The Counterfeit Bridegroom; Or, The Defeated Widow is a 1677 comedy play, adapted from an earlier Jacobean play, No Wit, No Help Like a Woman's by Thomas Middleton. The play was published anonymously in the fall of 1677. The adaptation has often been attributed to Aphra Behn, but her involvement is not certain, and alternative attributions to Thomas Betterton or to a collaboration of more than one reviser have also been suggested.

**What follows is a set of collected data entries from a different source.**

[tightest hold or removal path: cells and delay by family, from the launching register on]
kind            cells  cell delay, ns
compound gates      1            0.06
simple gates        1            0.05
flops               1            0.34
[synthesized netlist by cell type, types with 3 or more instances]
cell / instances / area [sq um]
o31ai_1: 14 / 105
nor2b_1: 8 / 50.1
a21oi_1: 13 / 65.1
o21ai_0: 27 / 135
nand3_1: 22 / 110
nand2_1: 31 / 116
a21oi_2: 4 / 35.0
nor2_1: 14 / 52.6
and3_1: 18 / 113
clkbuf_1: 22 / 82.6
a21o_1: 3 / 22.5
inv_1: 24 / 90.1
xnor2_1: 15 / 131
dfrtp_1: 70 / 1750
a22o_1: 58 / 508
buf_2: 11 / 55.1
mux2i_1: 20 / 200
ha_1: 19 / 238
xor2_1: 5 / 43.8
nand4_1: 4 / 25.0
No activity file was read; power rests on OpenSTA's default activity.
## config.mk

```make
export PLATFORM = sky130hd
export DESIGN_NAME = key_scan_rep
export DESIGN_NICKNAME = d
export VERILOG_FILES = /design/src/rtl/key_pkg.sv /design/src/rtl/key_chan.sv /design/src/rtl/key_scan_rep.sv
export SDC_FILE = /design/constraint.sdc
export NUM_CORES = 1
export LEC_CHECK = 0
export ABC_AREA = 0
export BUFFER_PORTS_ARGS = -buffer_cell sky130_fd_sc_hd__buf_2
export CORE_UTILIZATION = 59
export CTS_BUF_LIST = sky130_fd_sc_hd__clkbuf_8
export DETAILED_ROUTE_END_ITERATION = 8
export HOLD_SLACK_MARGIN = 0.05
export MAX_ROUTING_LAYER = met4
export PLACE_DENSITY = 0.87
export RECOVER_POWER = 100
export SLEW_MARGIN = 20
export SYNTH_ARGS = -nofsm -noshare
export SYNTH_HDL_FRONTEND = slang
export SYNTH_SLANG_ARGS = --single-unit
```

## constraint.sdc

```tcl
create_clock -name clk -period 2.19 [get_ports clk]
set_input_delay 0.438 -clock clk [delete_from_list [all_inputs] [get_ports clk]]
set_output_delay 0.438 -clock clk [all_outputs]
set_load 0.005 [all_outputs]
```
<file path="config.mk">
export PLATFORM = sky130hd
export DESIGN_NAME = regfile_writeback_unit
export DESIGN_NICKNAME = d
export VERILOG_FILES = /design/src/rtl/regfile_writeback_unit.sv
export SDC_FILE = /design/constraint.sdc
export NUM_CORES = 1
export LEC_CHECK = 0
export ABC_AREA = 1
export CORE_MARGIN = 1.5
export CORE_UTILIZATION = 25
export DETAILED_ROUTE_END_ITERATION = 8
export HOLD_SLACK_MARGIN = 0.15
export PLACE_DENSITY = 0.46
export SLEW_MARGIN = 20
export SYNTH_ARGS = -nofsm -noshare
export SYNTH_HDL_FRONTEND = slang
export SYNTH_SLANG_ARGS = --single-unit
</file>
<file path="constraint.sdc">
create_clock -name clk -period 6.8 [get_ports clk]
set_input_delay 1.36 -clock clk [delete_from_list [all_inputs] [get_ports clk]]
set_output_delay 1.36 -clock clk [all_outputs]
set_load 0.1 [all_outputs]
</file>
<file path="config.mk">
export PLATFORM = sky130hd
export DESIGN_NAME = video_packer
export DESIGN_NICKNAME = d
export VERILOG_FILES = /design/src/rtl/video_pack_pkg.sv /design/src/rtl/video_geom_counter.sv /design/src/rtl/video_packer.sv
export SDC_FILE = /design/constraint.sdc
export NUM_CORES = 1
export LEC_CHECK = 0
export CORE_MARGIN = 1
export CORE_UTILIZATION = 40
export DETAILED_ROUTE_END_ITERATION = 16
export PLACE_DENSITY_LB_ADDON = 0.25
export SLEW_MARGIN = 25
export SYNTH_ARGS = -nofsm -noshare
export SYNTH_HDL_FRONTEND = slang
export SYNTH_SLANG_ARGS = --single-unit
</file>
<file path="constraint.sdc">
create_clock -name clk -period 2.55 [get_ports clk]
set_input_delay 0.3825 -clock clk [delete_from_list [all_inputs] [get_ports clk]]
set_output_delay 0.3825 -clock clk [all_outputs]
set_load 0.02 [all_outputs]
</file>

The play was originally performed in 1676 or 1677 by the Duke's Company at the Dorset Garden Theatre in London. The cast included Anthony Leigh as Sir Oliver Santloe, John Bowman as Peter Santloe, Thomas Gillow as Sanders, John Crosby as Noble, Joseph Williams as Hadland, Thomas Percival as Sir Gregory Lovemuch, Henry Norris as Gazer, John Richards as Sam, Anne Shadwell as Clarina, Margaret Osborne as Widow Laudwell and Elizabeth Currer as Mrs Hadland.

==Bibliography==
- Challinor, Jennie. "'Pox on Kindred': The Anonymous Counterfeit Bridegroom (1677) and Its Middletonian Source", Restoration: Studies in English Literary Culture, 1660–1700 46, 2022, pp. 37–64
- Nicoll, Allardyce. History of English Drama, 1660-1900: Volume 1, Restoration Drama, 1660-1700. Cambridge University Press, 1952.
- Roberts, David. Thomas Betterton: The Greatest Actor of the Restoration Stage. Cambridge University Press, 2010.
- Van Lennep, W. The London Stage, 1660-1800: Volume One, 1660-1700. Southern Illinois University Press, 1960.